Pete Henry
- Henry, c. 1920

No. 27, 18, 28, 20, 13, 55, 23
- Positions: Tackle, kicker, punter

Personal information
- Born: October 31, 1897 Mansfield, Ohio, U.S.
- Died: February 7, 1952 (aged 54) Washington, Pennsylvania, U.S.
- Listed height: 5 ft 11 in (1.80 m)
- Listed weight: 245 lb (111 kg)

Career information
- High school: Mansfield (OH)
- College: Washington & Jefferson (1915–1919)

Career history

Playing
- Canton Bulldogs (1920–1923, 1925–1926); New York Giants (1927); Pottsville Maroons (1927–1928);

Coaching
- Canton Bulldogs (1926) Head coach; Pottsville Maroons (1928) Head coach; Washington & Jefferson (1929) Freshman coach; Washington & Jefferson (1930–1933) Line coach; Washington & Jefferson (1942, 1945) Head coach;

Operations
- Washington & Jefferson (1932–1952) Athletic director;

Awards and highlights
- 2× NFL champion (1922, 1923); 4× First-team All-Pro (1920–1923); NFL 1920s All-Decade Team; 2× Consensus All-American (1918, 1919); First-team All-American (1917);

Head coaching record
- Regular season: 3–17–3 (.196)
- Coaching profile at Pro Football Reference
- Stats at Pro Football Reference
- Pro Football Hall of Fame
- College Football Hall of Fame

= Pete Henry =

American football player (1897–1952)

Wilbur Francis "Pete" Henry (October 31, 1897 – February 7, 1952) was an American football player, coach, and athletic administrator.
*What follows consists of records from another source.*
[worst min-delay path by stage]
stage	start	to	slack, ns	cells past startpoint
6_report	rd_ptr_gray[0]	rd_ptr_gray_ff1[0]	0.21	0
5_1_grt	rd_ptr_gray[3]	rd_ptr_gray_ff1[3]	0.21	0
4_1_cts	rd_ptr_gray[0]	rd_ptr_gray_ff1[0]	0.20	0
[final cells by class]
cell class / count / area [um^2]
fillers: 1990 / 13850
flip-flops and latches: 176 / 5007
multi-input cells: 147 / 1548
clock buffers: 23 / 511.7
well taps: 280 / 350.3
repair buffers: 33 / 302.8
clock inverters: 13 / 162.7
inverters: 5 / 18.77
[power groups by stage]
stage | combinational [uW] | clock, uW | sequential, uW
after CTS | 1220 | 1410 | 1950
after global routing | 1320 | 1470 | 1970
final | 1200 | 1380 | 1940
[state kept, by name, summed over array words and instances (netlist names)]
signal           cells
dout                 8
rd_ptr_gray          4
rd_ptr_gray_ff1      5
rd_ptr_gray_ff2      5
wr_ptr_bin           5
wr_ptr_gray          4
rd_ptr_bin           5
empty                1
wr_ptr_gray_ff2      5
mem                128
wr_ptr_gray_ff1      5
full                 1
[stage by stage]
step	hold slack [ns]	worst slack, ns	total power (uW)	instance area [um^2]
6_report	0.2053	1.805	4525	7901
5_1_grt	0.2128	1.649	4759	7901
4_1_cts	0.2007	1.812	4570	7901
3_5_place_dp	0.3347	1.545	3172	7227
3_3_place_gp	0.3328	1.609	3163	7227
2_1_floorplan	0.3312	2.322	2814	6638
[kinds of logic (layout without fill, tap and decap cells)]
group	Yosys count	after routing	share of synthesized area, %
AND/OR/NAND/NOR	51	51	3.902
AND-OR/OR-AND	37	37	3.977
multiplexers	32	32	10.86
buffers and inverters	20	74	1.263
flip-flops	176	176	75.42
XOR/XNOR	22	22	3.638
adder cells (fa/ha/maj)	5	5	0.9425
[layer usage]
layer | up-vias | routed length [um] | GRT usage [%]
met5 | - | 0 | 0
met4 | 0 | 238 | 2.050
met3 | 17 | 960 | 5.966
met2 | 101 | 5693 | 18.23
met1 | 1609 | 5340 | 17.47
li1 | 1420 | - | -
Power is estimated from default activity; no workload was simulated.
**/design/flow/design.v**
```verilog
`default_nettype none
module comparator
 #(parameter   WIDTH = 8)
  (output logic             AltB, AeqB, AgtB,
   input  logic [WIDTH-1:0] A, B);
  assign AeqB = (A == B);
  assign AltB = (A <  B);
  assign AgtB = (A >  B);
endmodule: comparator
module adder
 #(parameter WIDTH=8)
  (input  logic [WIDTH-1:0] A, B,
   input  logic             Cin,
   output logic [WIDTH-1:0] Sum,
   output logic             Cout);
   assign {Cout, Sum} = A + B + Cin;
endmodule : adder
module mux
 #(parameter WIDTH=8)
  (input  logic [WIDTH-1:0]         I,
   input  logic [$clog2(WIDTH)-1:0] Sel,
   output logic                     Y);
   assign Y = I[Sel];
endmodule : mux
module mux2to1
 #(parameter WIDTH = 8)
  (input  logic [WIDTH-1:0] I0, I1,
   input  logic             Sel,
   output logic [WIDTH-1:0] Y);
  assign Y = (Sel) ? I1 : I0;
endmodule : mux2to1
module decoder
 #(parameter WIDTH=8)
  (input  logic [$clog2(WIDTH)-1:0] I,
   input  logic                     en,
   output logic [WIDTH-1:0]         D);
  always_comb begin
    D = 0;
    if (en)
      D = 1'b1 << I;
  end
endmodule : decoder
module priority_encoder
  (output logic [2:0] Y,
    input logic [7:0] A);
  always_comb begin
    casex (A)
      8'b1???_???? : Y=3'b111;
      8'b01??_???? : Y=3'b110;
      8'b001?_???? : Y=3'b101;
      8'b0001_???? : Y=3'b100;
      8'b0000_1??? : Y=3'b011;
      8'b0000_01?? : Y=3'b010;
      8'b0000_001? : Y=3'b001;
      8'b0000_0001 : Y=3'b000;
      8'b0000_0000 : begin
                       Y=3'bxxx;
                     end
    endcase
  end
endmodule : priority_encoder
module register
 #(parameter WIDTH=8)
  (input  logic [WIDTH-1:0] D,
   input  logic             en, clr, clk,
   output logic [WIDTH-1:0] Q);
  always_ff @(posedge clk)
    if (clr)
      Q <= 0;
    else if (en)
      Q <= D;
endmodule : register
module counter
 #(parameter WIDTH = 8)
  (input  logic [WIDTH-1:0] D,
   input  logic             clk, up, en, clr, load, reset,
   output logic [WIDTH-1:0] Q);
  always_ff @(posedge clk, posedge reset)
    if (reset)
      Q <= 0;
    else if (clr)
      Q <= 0;
    else if (load)
      Q <= D;
    else if (en)
      Q <= (up) ? Q + 1'b1 : Q - 1'b1;
endmodule : counter
module count_by_2
 #(parameter WIDTH = 8)
  (input  logic [WIDTH-1:0] D,
   input  logic             clk, up, en, clr, load, reset,
   output logic [WIDTH-1:0] Q);
  always_ff @(posedge clk, posedge reset)
    if (reset)
      Q <= 0;
    else if (clr)
      Q <= 0;
    else if (load)
      Q <= D;
    else if (en)
      Q <= (up) ? Q + 2'd2 : Q - 2'd2;
endmodule : count_by_2
module simple_counter
 #(parameter WIDTH = 8)
  (input  logic             clk, en, clr, reset,
   output logic [WIDTH-1:0] Q);
  always_ff @(posedge clk, posedge reset)
    if (reset)
      Q <= 0;
    else if (clr)
      Q <= 0;
    else if (en)
      Q <= Q + 1'b1;
endmodule : simple_counter
module shift_register
 #(parameter WIDTH = 8)
  (input  logic             s_in, en, left, clk,
   output logic [WIDTH-1:0] Q);
  always_ff @(posedge clk)
    if (en)
      Q <= (left) ? {Q[WIDTH-2:0], s_in} : {s_in, Q[WIDTH-1:1]};
endmodule : shift_register
module range_check
 #(parameter WIDTH=10)
  (input  logic [WIDTH-1:0] val, low, high,
   output logic             is_between);
  assign is_between = (val >= low) & (val <= high);
endmodule : range_check
module range_check2D
  #(parameter WIDTH=10)
  (input  logic [WIDTH-1:0] row, col, left, right, top, bottom,
   output logic             is_between);
  logic is_hor, is_vert;
  assign is_between = is_hor & is_vert;
  range_check #(WIDTH) hor(.val(col), .low(left), .high(right),
                           .is_between(is_hor));
  range_check #(WIDTH) ver(.val(row), .low(top), .high(bottom),
                           .is_between(is_vert));
endmodule : range_check2D
module offset_check
 #(parameter WIDTH=10)
  (input  logic [WIDTH-1:0] val, low, delta,
   output logic             is_between);
  assign is_between = (val >= low) & (val < low+delta);
endmodule : offset_check
module offset_check2D
  #(parameter WIDTH=10)
  (input  logic [WIDTH-1:0] col, row, left, top, width, height,
   output logic             is_between);
  logic is1, is2;
  assign is_between = is1 & is2;
  offset_check #(WIDTH) hor(.val(col), .low(left), .delta(width),
                            .is_between(is1));
  offset_check #(WIDTH) ver(.val(row), .low(top), .delta(height),
                            .is_between(is2));
endmodule : offset_check2D
module game_clock_generator
  (input  logic CLOCK_50M, reset,
   output logic game_clock);
  logic [21:0] count;
  always_ff @(posedge CLOCK_50M, posedge reset)
    if (reset)
      count <= 23'b0;
    else
      count <= count + 1;
  assign game_clock = count[21];
endmodule : game_clock_generator
module shift_register_pipo
  #(parameter WIDTH = 4)
  (input  logic             clock, left, en, load,
   input  logic [WIDTH-1:0] D,
   output logic [WIDTH-1:0] Q);
  always_ff @(posedge clock)
    if (load)
      Q <= D;
    else if (en && left)
      Q <= {Q[WIDTH-2:0], 1'b0};
    else if (en && ~left)
      Q <= {1'b0, Q[WIDTH-1:1]};
endmodule : shift_register_pipo
`default_nettype none
module Comparator
  #(parameter WIDTH)
  (input  logic [WIDTH-1:0] A, B,
   output logic             eq);
  assign eq = (A === B);
endmodule : Comparator
module MagComp
  #(parameter   WIDTH = 8)
  (output logic             AltB, AeqB, AgtB,
   input  logic [WIDTH-1:0] A, B);
  assign AeqB = (A == B);
  assign AltB = (A <  B);
  assign AgtB = (A >  B);
endmodule: MagComp
module Adder
  #(parameter WIDTH=8)
  (input  logic [WIDTH-1:0] A, B,
   input  logic             Cin,
   output logic [WIDTH-1:0] S,
   output logic             Cout);
   assign {Cout, S} = A + B + Cin;
endmodule : Adder
module Multiplexer
  #(parameter WIDTH=8)
  (input  logic [WIDTH-1:0]         I,
   input  logic [$clog2(WIDTH)-1:0] S,
   output logic                     Y);
   assign Y = I[S];
endmodule : Multiplexer
module Mux2to1
  #(parameter WIDTH = 8)
  (input  logic [WIDTH-1:0] I0, I1,
   input  logic             S,
   output logic [WIDTH-1:0] Y);
  assign Y = (S) ? I1 : I0;
endmodule : Mux2to1
module Mux4to1
  #(parameter WIDTH = 8)
  (input  logic [WIDTH-1:0] I0, I1, I2, I3,
   input  logic [      1:0] S,
   output logic [WIDTH-1:0] Y);
  logic [WIDTH-1:0] Y0, Y1;
  Mux2to1 #(WIDTH) m0(.I0, 
                      .I1, 
                      .S(S[0]),
                      .Y(Y0)
                     );
  Mux2to1 #(WIDTH) m1(.I0(I2),
                      .I1(I3),
                      .S(S[0]),
                      .Y(Y1)
                     );
  Mux2to1 #(WIDTH) m2(.I0(Y0),
                      .I1(Y1),
                      .S(S[1]),
                      .Y
                     );
endmodule : Mux4to1
module Mux8to1
  #(parameter WIDTH = 8)
  (input  logic [WIDTH-1:0] I0, I1, I2, I3, I4, I5, I6, I7,
   input  logic [      2:0] S,
   output logic [WIDTH-1:0] Y);
  logic [WIDTH-1:0] Y0, Y1;
  Mux4to1 #(WIDTH) m0(.I0, 
                      .I1,
                      .I2,
                      .I3, 
                      .S(S[1:0]),
                      .Y(Y0)
                     );
  Mux4to1 #(WIDTH) m1(.I0(I4),
                      .I1(I5),
                      .I2(I6),
                      .I3(I7),
                      .S(S[1:0]),
                      .Y(Y1)
                     );
  Mux2to1 #(WIDTH) m2(.I0(Y0),
                      .I1(Y1),
                      .S(S[2]),
                      .Y
                     );
endmodule : Mux8to1
module Decoder
  #(parameter WIDTH=8)
  (input  logic [$clog2(WIDTH)-1:0] I,
   input  logic                     en,
   output logic [WIDTH-1:0]         D);
  always_comb begin
    D = 0;
    if (en)
      D = 1'b1 << I;
  end
endmodule : Decoder
module Register
  #(parameter WIDTH=8)
  (input  logic [WIDTH-1:0] D,
   input  logic             en, clear, clock,
   output logic [WIDTH-1:0] Q);
  always_ff @(posedge clock)
    if (en)
      Q <= D;
    else if (clear)
      Q <= 0;
endmodule : Register
module Counter
  #(parameter WIDTH=8)
  (input  logic [WIDTH-1:0] D,
   input  logic             en, clear, load, clock, up,
   output logic [WIDTH-1:0] Q);
  always_ff @(posedge clock)
    if (clear)
      Q <= {WIDTH {1'b0}};
    else if (load)
      Q <= D;
    else if (en)
      if (up)
        Q <= Q + 1'b1;
      else
        Q <= Q - 1'b1;
endmodule : Counter
module ShiftRegister
  #(parameter WIDTH=8)
  (input  logic [WIDTH-1:0] D,
   input  logic             en, left, load, clock,
   output logic [WIDTH-1:0] Q);
  always_ff @(posedge clock)
    if (load)
      Q <= D;
    else if (en)
      if (left)
        Q <= {Q[WIDTH-2:0], 1'b0};
      else
        Q <= {1'b0, Q[WIDTH-1:1]};
endmodule : ShiftRegister
module ShiftRegister_PI
  #(parameter WIDTH=8)
  (input  logic [WIDTH-1:0] D,
   input  logic             en, left, load, clock,
   output logic [WIDTH-1:0] Q,
   output logic             serial_left, serial_right);
   ShiftRegister sr(.*);
   assign serial_left = Q[WIDTH-1];
   assign serial_right = Q[0];
endmodule : ShiftRegister_PI
module ShiftRegister_SI
  #(parameter WIDTH=8)
  (input  logic             in_left, in_right,
   input  logic             en, left, clock,
   output logic [WIDTH-1:0] Q,
   output logic             serial_left, serial_right);
   assign serial_left = Q[WIDTH-1];
   assign serial_right = Q[0];
   always_ff @(posedge clock)
     if (en)
       if (left)
         Q <= {Q[WIDTH-2:0], in_right};
       else
         Q <= {in_left, Q[WIDTH-1:1]};
endmodule : ShiftRegister_SI
module BarrelShiftRegister
  #(parameter WIDTH=8)
  (input  logic [WIDTH-1:0] D,
   input  logic             en, load, clock,
   input  logic [      1:0] by,
   output logic [WIDTH-1:0] Q);
  logic [WIDTH-1:0] shifted;
  always_comb
    case (by)
      default: shifted = Q;
      2'b01: shifted = {Q[WIDTH-2:0], 1'b0};
      2'b10: shifted = {Q[WIDTH-3:0], 2'b0};
      2'b11: shifted = {Q[WIDTH-4:0], 3'b0};
    endcase
  always_ff @(posedge clock)
    if (load)
        Q <= D;
    else if (en)
        Q <= shifted;
endmodule : BarrelShiftRegister
module Memory
  #(parameter AW=8, DW=16)
  (input  logic [AW-1:0] address,
   inout  tri   [DW-1:0] data,
   input  logic          re, we, clock);
  localparam WORDS = 2 ** AW;
  logic [DW-1:0] M[WORDS];
  logic [DW-1:0] out;
  assign data = (re) ? out: {DW {1'bz}};
  always_ff @(posedge clock)
    if (we) 
      M[address] <= data;
  always_comb
    out = M[address];
endmodule : Memory
module CountDownToZero
  #(parameter WIDTH=8)
  (input  logic [WIDTH-1:0] D,
   input  logic             clock, en, load,
   output logic             done);
  logic [WIDTH-1:0] count;
  logic             c_en;
  assign c_en = en & ~done;
  Counter #(WIDTH) c(.D,
                     .en(c_en), 
                     .clear(1'b0), 
                     .load, 
                     .clock, 
                     .up(1'b0),
                     .Q(count)
                     );
  Comparator #(WIDTH) cmp(.A(count),
                          .B({WIDTH {1'b0}}),
                          .eq(done)
                          );
endmodule : CountDownToZero
module DFlipFlop
  (input  logic d, clock, reset, preset,
   output logic q);
  always_ff @(posedge clock, posedge reset, posedge preset)
    if (reset)
      q <= 1'b0;
    else if (preset)
      q <= 1'b1;
    else
      q <= d;
endmodule: DFlipFlop
module Synchronizer
  (input  logic asynchronous,
   input  logic local_clock,
   output logic synchronized);
  logic not_yet;
  DFlipFlop ff1(.d(asynchronous),
                .clock(local_clock),
                .reset(1'b0),
                .preset(1'b0),
                .q(not_yet)
               );
  DFlipFlop ff2(.d(not_yet),
                .clock(local_clock),
                .reset(1'b0),
                .preset(1'b0),
                .q(synchronized)
               );
endmodule : Synchronizer
module Debouncer
  (input  logic in_value, CLOCK_50, 
   output logic out_value);
   logic d, q, and_out, nor_out;
   logic [3:0] mux_inputs;
   logic [1:0] mux_sel;
   assign mux_inputs = {q, 1'b1, 1'b0, q};
   assign mux_sel = {and_out, nor_out};
   assign out_value = q;
   DFlipFlop dff(.d, 
                 .clock(CLOCK_50), 
                 .reset(1'b0),
                 .preset(1'b0),
                 .q);
   Multiplexer #(4) m(.I(mux_inputs),
                      .S(mux_sel),
                      .Y(d));
   logic [79:0] si_out;
   ShiftRegister_SI #(80) sr(.in_left(in_value),
                             .in_right(in_value),
                             .en(1'b1),
                             .left(1'b1),
                             .clock(CLOCK_50),
                             .Q(si_out),
                             .serial_left(),.serial_right());
   assign and_out = & si_out;
   assign nor_out = ~| si_out;
endmodule : Debouncer
```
He was a charter inductee into both the College Football Hall of Fame in 1951 and the Pro Football Hall of Fame in 1963.

A native of Mansfield, Ohio, Henry attended Washington & Jefferson College where he played at the tackle position from 1915 to 1919. He was selected as a consensus All-American in 1918 and again in 1919.

He next played professional football in the National Football League (NFL) for the Canton Bulldogs (1920–1923, 1925–1926), New York Giants (1927), and Pottsville Maroons (1927–1928). He helped lead Canton to consecutive NFL championships in 1922 and 1923 and was selected as a first-team All-Pro four consecutive years from 1920 to 1923. He also served as head coach with Canton in 1926 and with Pottsville in 1928.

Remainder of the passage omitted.